DATA EXTRACTS -

==> config.mk <==
export PLATFORM = sky130hd
export DESIGN_NAME = tss_fifo
export DESIGN_NICKNAME = d
export VERILOG_FILES = /design/src/rtl/tss_pkg.sv /design/src/rtl/tss_fifo.sv
export SDC_FILE = /design/constraint.sdc
export NUM_CORES = 1
export LEC_CHECK = 0
export BUFFER_PORTS_ARGS = -buffer_cell sky130_fd_sc_hd__clkbuf_2
export CAP_MARGIN = 20
export CORE_AREA = 2 2 101 103
export CTS_CLUSTER_SIZE = 8
export DETAILED_ROUTE_END_ITERATION = 16
export DIE_AREA = 0 0 103 105
export PLACE_DENSITY = 0.82
export SYNTH_ARGS = -nofsm -noshare
export SYNTH_HDL_FRONTEND = slang
export SYNTH_SLANG_ARGS = --single-unit
==> constraint.sdc <==
create_clock -name aclk -period 4 [get_ports aclk]
set_input_delay 0.6 -clock aclk [delete_from_list [all_inputs] [get_ports aclk]]
set_output_delay 0.6 -clock aclk [all_outputs]
set_load 0.02 [all_outputs]
--- src/rtl/tss_pkg.sv ---
package tss_pkg;

    // Defaults for the top-level parameters
    localparam int LIST_DEPTH_DEF   = 64;
    localparam int SINE_ENTRIES_DEF = 256;
    localparam int PHASE_BITS_DEF   = 32;

    // Queue depths between the front, the sequencer and the output
    localparam int CMD_QUEUE_DEPTH = 4;
    localparam int OUT_QUEUE_DEPTH = 8;

    // Field widths
    localparam int FREQ_W   = 15;
    localparam int LEN_W    = 16;
    localparam int AMP_W    = 15;
    localparam int SAMPLE_W = 16;
    localparam int CFG_W    = 32;
    localparam int MUL_W    = FREQ_W + CFG_W;

    // Register reset values and full scale of the sine table
    localparam logic [CFG_W-1:0] STEP_PER_HZ_RESET = 32'd97392;
    localparam logic [AMP_W-1:0] AMP_RESET         = 15'd32000;
    localparam logic [15:0]      Q15_MAX           = 16'd32767;

    // Fixed-point constants for the sine table build
    localparam logic [63:0] Q30_ONE     = 64'h0000_0000_4000_0000;
    localparam logic [63:0] Q30_HALF    = 64'h0000_0000_2000_0000;
    localparam logic [63:0] Q30_HALF_PI = 64'd1686629713;

    // Input command codes
    typedef enum logic [2:0] {
        CMD_TICK      = 3'd0,
        CMD_LOAD_MAIN = 3'd1,
        CMD_LOAD_SUB  = 3'd2,
        CMD_STOP_MAIN = 3'd3,
        CMD_STOP_SUB  = 3'd4
    } cmd_code_t;

    // Configuration register indexes
    typedef enum logic [0:0] {
        REG_STEP_PER_HZ = 1'b0,
        REG_AMPLITUDE   = 1'b1
    } reg_idx_t;

    // Operations handed from the front to the sequencer
    typedef enum logic [1:0] {
        OP_TICK,
        OP_LOAD,
        OP_STOP
    } op_t;

    // Which list the current tone came from
    typedef enum logic [1:0] {
        SRC_NONE,
        SRC_MAIN,
        SRC_SUB
    } src_t;

    typedef struct packed {
        logic [LEN_W-1:0]  len;
        logic [FREQ_W-1:0] freq;
    } tone_t;

    typedef struct packed {
        op_t   op;
        logic  sel_sub;
        logic  first;
        logic  ms;
        tone_t tone;
    } cmd_t;

    typedef struct packed {
        logic gate;
        logic playing_sub;
    } voice_ctl_t;

    typedef struct packed {
        logic signed [SAMPLE_W-1:0] sample;
        logic                       sound_on;
        logic                       playing_sub;
    } out_t;

endpackage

WHAT IS BEING ASKED - Among the entries above, the lines between the ones containing "set_input_delay 0.6 -clock" and "to the sequencer", inclusive, are to be transcribed exactly. No other line is to be given.

ANSWER TO THE PROBLEM -
set_input_delay 0.6 -clock aclk [delete_from_list [all_inputs] [get_ports aclk]]
set_output_delay 0.6 -clock aclk [all_outputs]
set_load 0.02 [all_outputs]
--- src/rtl/tss_pkg.sv ---
package tss_pkg;

    // Defaults for the top-level parameters
    localparam int LIST_DEPTH_DEF   = 64;
    localparam int SINE_ENTRIES_DEF = 256;
    localparam int PHASE_BITS_DEF   = 32;

    // Queue depths between the front, the sequencer and the output
    localparam int CMD_QUEUE_DEPTH = 4;
    localparam int OUT_QUEUE_DEPTH = 8;

    // Field widths
    localparam int FREQ_W   = 15;
    localparam int LEN_W    = 16;
    localparam int AMP_W    = 15;
    localparam int SAMPLE_W = 16;
    localparam int CFG_W    = 32;
    localparam int MUL_W    = FREQ_W + CFG_W;

    // Register reset values and full scale of the sine table
    localparam logic [CFG_W-1:0] STEP_PER_HZ_RESET = 32'd97392;
    localparam logic [AMP_W-1:0] AMP_RESET         = 15'd32000;
    localparam logic [15:0]      Q15_MAX           = 16'd32767;

    // Fixed-point constants for the sine table build
    localparam logic [63:0] Q30_ONE     = 64'h0000_0000_4000_0000;
    localparam logic [63:0] Q30_HALF    = 64'h0000_0000_2000_0000;
    localparam logic [63:0] Q30_HALF_PI = 64'd1686629713;

    // Input command codes
    typedef enum logic [2:0] {
        CMD_TICK      = 3'd0,
        CMD_LOAD_MAIN = 3'd1,
        CMD_LOAD_SUB  = 3'd2,
        CMD_STOP_MAIN = 3'd3,
        CMD_STOP_SUB  = 3'd4
    } cmd_code_t;

    // Configuration register indexes
    typedef enum logic [0:0] {
        REG_STEP_PER_HZ = 1'b0,
        REG_AMPLITUDE   = 1'b1
    } reg_idx_t;

    // Operations handed from the front to the sequencer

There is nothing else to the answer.